AUTOMATIC MESH GENERATION (2-D)
COURSE PROJECT
Step 1. Manually Generate a rectangular, two element, four noded mesh which encloses all of the boundary nodes. This mesh will be the starting mesh of the algorithm, and any nodal insertion later will be a modification of this mesh.
Step 2. Using the nodal insertion algorithm, insert the boundary nodes one by one into the existing mesh. When all the of the boundary nodes are inserted, the mesh is called a Box Mesh.
Step 3. Remove all of the elements that are external to the boundary of the given geometry. The resulting mesh is called a boundary mesh.
At this point we have a valid mesh which describes the geometry. However this mesh is not suitable for the finite element analysis and needs to be refined by the insertion of the interior nodes.
Step 4. The elements with poor aspect ratio are modified by inserting a node at the circum-center of the element.

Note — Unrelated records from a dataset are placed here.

===== src/sv/styled_line_rasterizer.sv =====
// Styled line rasterizer: a Bresenham line generator with a repeating 16-bit dash
// pattern, screen clipping and a fixed color map. Command beats start a line (absolute,
// from the pen, or relative to the pen) or move the pen; each step beat emits one point
// of the line in progress, and the final point carries last_point. A step while no line
// is active produces nothing, and a new line command drops any line in progress. The
// block sustains one item per clock on both command and step beats while the result side
// is not stalled: the walker does one Bresenham iteration per cycle, and a four-entry
// command queue between the input decoder and the walker lets either side stall on its
// own. An accepted step beat passes through the decode stage register, the queue and
// the result register, each of which can stall. Configuration registers are always ready
// and are to be written only while the block is idle. No clearing pass follows reset.
module styled_line_rasterizer import slr_pkg::*; #(
	parameter int COORD_BITS     = 16,
	parameter int PATTERN_LENGTH = 16
) (
	input  logic                         clk,
	input  logic                         arst_n,
	input  logic                         cfg_valid,
	output logic                         cfg_ready,
	input  logic [CFG_INDEX_BITS-1:0]    cfg_index,
	input  logic [CFG_DATA_BITS-1:0]     cfg_data,
	input  logic                         in_valid,
	output logic                         in_ready,
	input  logic [OPCODE_BITS-1:0]       opcode,
	input  logic signed [COORD_BITS-1:0] start_x,
	input  logic signed [COORD_BITS-1:0] start_y,
	input  logic signed [COORD_BITS-1:0] end_x,
	input  logic signed [COORD_BITS-1:0] end_y,
	output logic                         out_valid,
	input  logic                         out_ready,
	output logic signed [COORD_BITS-1:0] point_x,
	output logic signed [COORD_BITS-1:0] point_y,
	output logic                         plot,
	output logic [COLOR_BITS-1:0]        device_color,
	output logic                         last_point
);

	localparam int ENTRY_BITS = 7 * COORD_BITS + 8;

	cfg_t cfg_q;

	assign cfg_ready = 1'b1;

	// Write configuration registers; drop unknown indexes
	always_ff @(posedge clk or negedge arst_n) begin
		if (!arst_n) begin
			cfg_q.dash_style    <= STYLE_RESET;
			cfg_q.user_pattern  <= PATTERN_RESET;
			cfg_q.draw_color    <= COLOR_RESET;
			cfg_q.screen_width  <= WIDTH_RESET;
			cfg_q.screen_height <= HEIGHT_RESET;
		end else if (cfg_valid) begin
			case (cfg_reg_t'(cfg_index))
				REG_DASH_STYLE:    cfg_q.dash_style    <= cfg_data[STYLE_BITS-1:0];
				REG_USER_PATTERN:  cfg_q.user_pattern  <= cfg_data[PATTERN_BITS-1:0];
				REG_DRAW_COLOR:    cfg_q.draw_color    <= cfg_data[COLOR_BITS-1:0];
				REG_SCREEN_WIDTH:  cfg_q.screen_width  <= cfg_data[SCREEN_BITS-1:0];
				REG_SCREEN_HEIGHT: cfg_q.screen_height <= cfg_data[SCREEN_BITS-1:0];
				default: begin
					cfg_q <= cfg_q;
				end
			endcase
		end
	end

	logic                  push_valid, push_ready, pop_valid, pop_ready;
	logic [ENTRY_BITS-1:0] push_data, pop_data;

	slr_front #(
		.COORD_BITS (COORD_BITS)
	) u_front (
		.clk        (clk),
		.arst_n     (arst_n),
		.in_valid   (in_valid),
		.in_ready   (in_ready),
		.opcode     (opcode),
		.start_x    (start_x),
		.start_y    (start_y),
		.end_x      (end_x),
		.end_y      (end_y),
		.push_valid (push_valid),
		.push_ready (push_ready),
		.push_data  (push_data)
	);

	slr_queue #(
		.WIDTH (ENTRY_BITS)
	) u_queue (
		.clk        (clk),
		.arst_n     (arst_n),
		.push_valid (push_valid),
		.push_ready (push_ready),
		.push_data  (push_data),
		.pop_valid  (pop_valid),
		.pop_ready  (pop_ready),
		.pop_data   (pop_data)
	);

	slr_back #(
		.COORD_BITS     (COORD_BITS),
		.PATTERN_LENGTH (PATTERN_LENGTH)
	) u_back (
		.clk          (clk),
		.arst_n       (arst_n),
		.cfg          (cfg_q),
		.pop_valid    (pop_valid),
		.pop_ready    (pop_ready),
		.pop_data     (pop_data),
		.out_valid    (out_valid),
		.out_ready    (out_ready),
		.point_x      (point_x),
		.point_y      (point_y),
		.plot         (plot),
		.device_color (device_color),
		.last_point   (last_point)
	);

endmodule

Step1 . We want to insert a new node into an existing mesh which satisfies the Delaunay Criteria. We find out which element this new node is in.
Step 2. We divide the element into three elements by joining the nodes of the parent element to the new node.
Step 3. We then perform the incircle tests of the newly formed elements with their neighbours and do diagonal swapping wherever applicable.
Step 4. New elements formed as a result of diagonal swapping are then checked in the similar fashion for Delaunayhood with their neighbours. This process is continued till the whole mesh becomes Delaunay.
Step 1. Choose a criterion for the aspect ratio of the elements, e.g. ratio of the triangle height to the trianle base.
Step 2. For the first triangle in the list check if the aspect ratio is as desired. This checking has to be done with respect to all the three sides as base.
Step 3. If a particular triangle fails to satisfy the aspect ratio criteron then insert a node at the circumcenter of the triangle; use node insertion algorithm for inserting this node.